Work request: Print word for word the first line of the records below and every following line through the one containing "export SDC_FILE = /design/constraint.sdc"; print nothing else.

Data to process:
<file path="config.mk">
export PLATFORM = sky130hd
export DESIGN_NAME = debounce_multi_flat
export DESIGN_NICKNAME = d
export VERILOG_FILES = /design/src/rtl/debounce_multi_if.sv /design/src/rtl/debounce_multi.sv /design/src/flat_wrapper.sv
export SDC_FILE = /design/constraint.sdc
export NUM_CORES = 1
export LEC_CHECK = 0
export CAP_MARGIN = 15
export CELL_PAD_IN_SITES_DETAIL_PLACEMENT = 1
export CELL_PAD_IN_SITES_GLOBAL_PLACEMENT = 1
export CORE_MARGIN = 3
export CORE_UTILIZATION = 46
export DETAILED_ROUTE_END_ITERATION = 6
export HOLD_SLACK_MARGIN = 0.1
export PLACE_DENSITY = 0.81
export SYNTH_ARGS = -nofsm -noshare
export SYNTH_HDL_FRONTEND = slang
export SYNTH_SLANG_ARGS = --single-unit
</file>
<file path="constraint.sdc">
create_clock -name iclk -period 2.1 [get_ports iclk]
set_clock_uncertainty 0.1 [all_clocks]
set_input_delay 0.63 -clock iclk [delete_from_list [all_inputs] [get_ports iclk]]
set_output_delay 0.63 -clock iclk [all_outputs]
set_load 0.02 [all_outputs]
</file>
<file path="src/rtl/debounce_multi_if.sv">
// Switch-side and event-side signals of the multi-channel debouncer.
// The master drives the raw switches and the mode; the slave is the filter.
interface debounce_multi_if #(
    parameter int NUM_CH = 4
);
    logic [NUM_CH-1:0] switchin;
    logic              sym_en;
    logic [NUM_CH-1:0] switchout;
    logic [NUM_CH-1:0] rise_pulse;
    logic [NUM_CH-1:0] fall_pulse;
    logic              sample_tick;

    modport master (
        output switchin, sym_en,
        input  switchout, rise_pulse, fall_pulse, sample_tick
    );

    modport slave (
        input  switchin, sym_en,
        output switchout, rise_pulse, fall_pulse, sample_tick
    );
endinterface

</file>
<file path="src/rtl/debounce_multi.sv">
// NUM_CH switch debouncers sharing one sample prescaler, with edge pulses.
// Latency: sync + tick wait + (PULSE_CNT_MAX-1) tick periods + 1; no backpressure.
module debounce_multi #(
    parameter int                NUM_CH        = 4,
    parameter int                SMP_CNT_MAX   = 100,
    parameter int                PULSE_CNT_MAX = 10,
    parameter int                CNT_W         = 8,
    parameter int                SYNC_STAGES   = 2,
    parameter logic [NUM_CH-1:0] RST_VAL       = '0
) (
    input logic             iclk,
    input logic             irst_n,
    debounce_multi_if.slave bus
);
    localparam int                SMP_W    = (SMP_CNT_MAX < 1) ? 1 : $clog2(SMP_CNT_MAX + 1);
    localparam logic [SMP_W-1:0]  SMP_TERM = SMP_W'(SMP_CNT_MAX);
    localparam logic [CNT_W-1:0]  CNT_TERM = CNT_W'(PULSE_CNT_MAX - 1);

    logic [NUM_CH-1:0] sync_r [SYNC_STAGES];
    logic [NUM_CH-1:0] sync_q;
    logic [SMP_W-1:0]  smp_cnt;
    logic              tick_r;
    logic [CNT_W-1:0]  cnt_r [NUM_CH];
    logic [NUM_CH-1:0] sw_r;
    logic [NUM_CH-1:0] rise_r;
    logic [NUM_CH-1:0] fall_r;

    // Raw pins go straight into the first flop to keep metastability contained.
    always_ff @(posedge iclk or negedge irst_n) begin
        if (!irst_n) begin
            for (int i = 0; i < SYNC_STAGES; i++) sync_r[i] <= RST_VAL;
        end else begin
            sync_r[0] <= bus.switchin;
            for (int i = 1; i < SYNC_STAGES; i++) sync_r[i] <= sync_r[i-1];
        end
    end

    assign sync_q = sync_r[SYNC_STAGES-1];

    always_ff @(posedge iclk or negedge irst_n) begin
        if (!irst_n) begin
            smp_cnt <= '0;
            tick_r  <= 1'b0;
        end else if (smp_cnt == SMP_TERM) begin
            smp_cnt <= '0;
            tick_r  <= 1'b1;
        end else begin
            smp_cnt <= smp_cnt + SMP_W'(1);
            tick_r  <= 1'b0;
        end
    end

    // A mismatch must survive PULSE_CNT_MAX consecutive ticks; any agreement restarts it.
    always_ff @(posedge iclk or negedge irst_n) begin
        if (!irst_n) begin
            sw_r   <= RST_VAL;
            rise_r <= '0;
            fall_r <= '0;
            for (int ch = 0; ch < NUM_CH; ch++) cnt_r[ch] <= '0;
        end else begin
            for (int ch = 0; ch < NUM_CH; ch++) begin
                rise_r[ch] <= 1'b0;
                fall_r[ch] <= 1'b0;
                if (sync_q[ch] == sw_r[ch]) begin
                    cnt_r[ch] <= '0;
                end else if (!bus.sym_en && !sync_q[ch]) begin
                    sw_r[ch]   <= 1'b0;
                    fall_r[ch] <= 1'b1;
                    cnt_r[ch]  <= '0;
                end else if (tick_r && (cnt_r[ch] == CNT_TERM)) begin
                    sw_r[ch]   <= sync_q[ch];
                    rise_r[ch] <= sync_q[ch];
                    fall_r[ch] <= ~sync_q[ch];
                    cnt_r[ch]  <= '0;
                end else if (tick_r) begin
                    cnt_r[ch] <= cnt_r[ch] + CNT_W'(1);
                end
            end
        end
    end

    assign bus.switchout   = sw_r;
    assign bus.rise_pulse  = rise_r;
    assign bus.fall_pulse  = fall_r;
    assign bus.sample_tick = tick_r;
endmodule
</file>
<file path="src/flat_wrapper.sv">
// flat-port wrapper written by rule: the top's interface ports become plain ports
module debounce_multi_flat 
#(
    parameter int                NUM_CH        = 4,
    parameter int                SMP_CNT_MAX   = 100,
    parameter int                PULSE_CNT_MAX = 10,
    parameter int                CNT_W         = 8,
    parameter int                SYNC_STAGES   = 2,
    parameter logic [NUM_CH-1:0] RST_VAL       = '0
)
  (iclk, irst_n, bus_switchin, bus_sym_en, bus_switchout, bus_rise_pulse, bus_fall_pulse, bus_sample_tick);
  debounce_multi_if #(.NUM_CH(NUM_CH)) bus_i ();
  input logic iclk;
  input logic irst_n;
  input wire logic [$bits(bus_i.switchin)-1:0] bus_switchin;
  input wire logic [$bits(bus_i.sym_en)-1:0] bus_sym_en;
  output wire logic [$bits(bus_i.switchout)-1:0] bus_switchout;
  output wire logic [$bits(bus_i.rise_pulse)-1:0] bus_rise_pulse;
  output wire logic [$bits(bus_i.fall_pulse)-1:0] bus_fall_pulse;
  output wire logic [$bits(bus_i.sample_tick)-1:0] bus_sample_tick;
  assign bus_i.switchin = bus_switchin;
  assign bus_i.sym_en = bus_sym_en;
  assign bus_switchout = bus_i.switchout;
  assign bus_rise_pulse = bus_i.rise_pulse;
  assign bus_fall_pulse = bus_i.fall_pulse;
  assign bus_sample_tick = bus_i.sample_tick;
  debounce_multi #(.NUM_CH(NUM_CH), .SMP_CNT_MAX(SMP_CNT_MAX), .PULSE_CNT_MAX(PULSE_CNT_MAX), .CNT_W(CNT_W), .SYNC_STAGES(SYNC_STAGES), .RST_VAL(RST_VAL)) u_core (.iclk(iclk), .irst_n(irst_n), .bus(bus_i));
endmodule
</file>
### src/rtl/sram_like_arbiter_pkg.sv
// -----------------------------------------------------------------------------
// sram_like_arbiter_pkg
// Shared encodings for the inst/data sram-like arbiter:
//   - FSM state encoding (ARB_IDLE / ARB_REQ / ARB_DATA)
//   - bus owner encoding (OWN_NONE / OWN_INST / OWN_DATA)
//   - sram_cmd_t: the request fields that travel together from a requester
//     to the merged master port, plus a helper to bundle them.
// -----------------------------------------------------------------------------
package sram_like_arbiter_pkg;

    localparam logic [1:0] ARB_IDLE = 2'd0;
    localparam logic [1:0] ARB_REQ  = 2'd1;
    localparam logic [1:0] ARB_DATA = 2'd2;

    localparam logic [1:0] OWN_NONE = 2'd0;
    localparam logic [1:0] OWN_INST = 2'd1;
    localparam logic [1:0] OWN_DATA = 2'd2;

    typedef struct packed {
        logic        wr;
        logic [1:0]  size;
        logic [31:0] addr;
        logic [31:0] wdata;
    } sram_cmd_t;

    function automatic sram_cmd_t make_cmd(input logic        wr,
                                           input logic [1:0]  size,
                                           input logic [31:0] addr,
                                           input logic [31:0] wdata);
        sram_cmd_t c;
        c.wr    = wr;
        c.size  = size;
        c.addr  = addr;
        c.wdata = wdata;
        return c;
    endfunction

endpackage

Answer to this task:
<file path="config.mk">
export PLATFORM = sky130hd
export DESIGN_NAME = debounce_multi_flat
export DESIGN_NICKNAME = d
export VERILOG_FILES = /design/src/rtl/debounce_multi_if.sv /design/src/rtl/debounce_multi.sv /design/src/flat_wrapper.sv
export SDC_FILE = /design/constraint.sdc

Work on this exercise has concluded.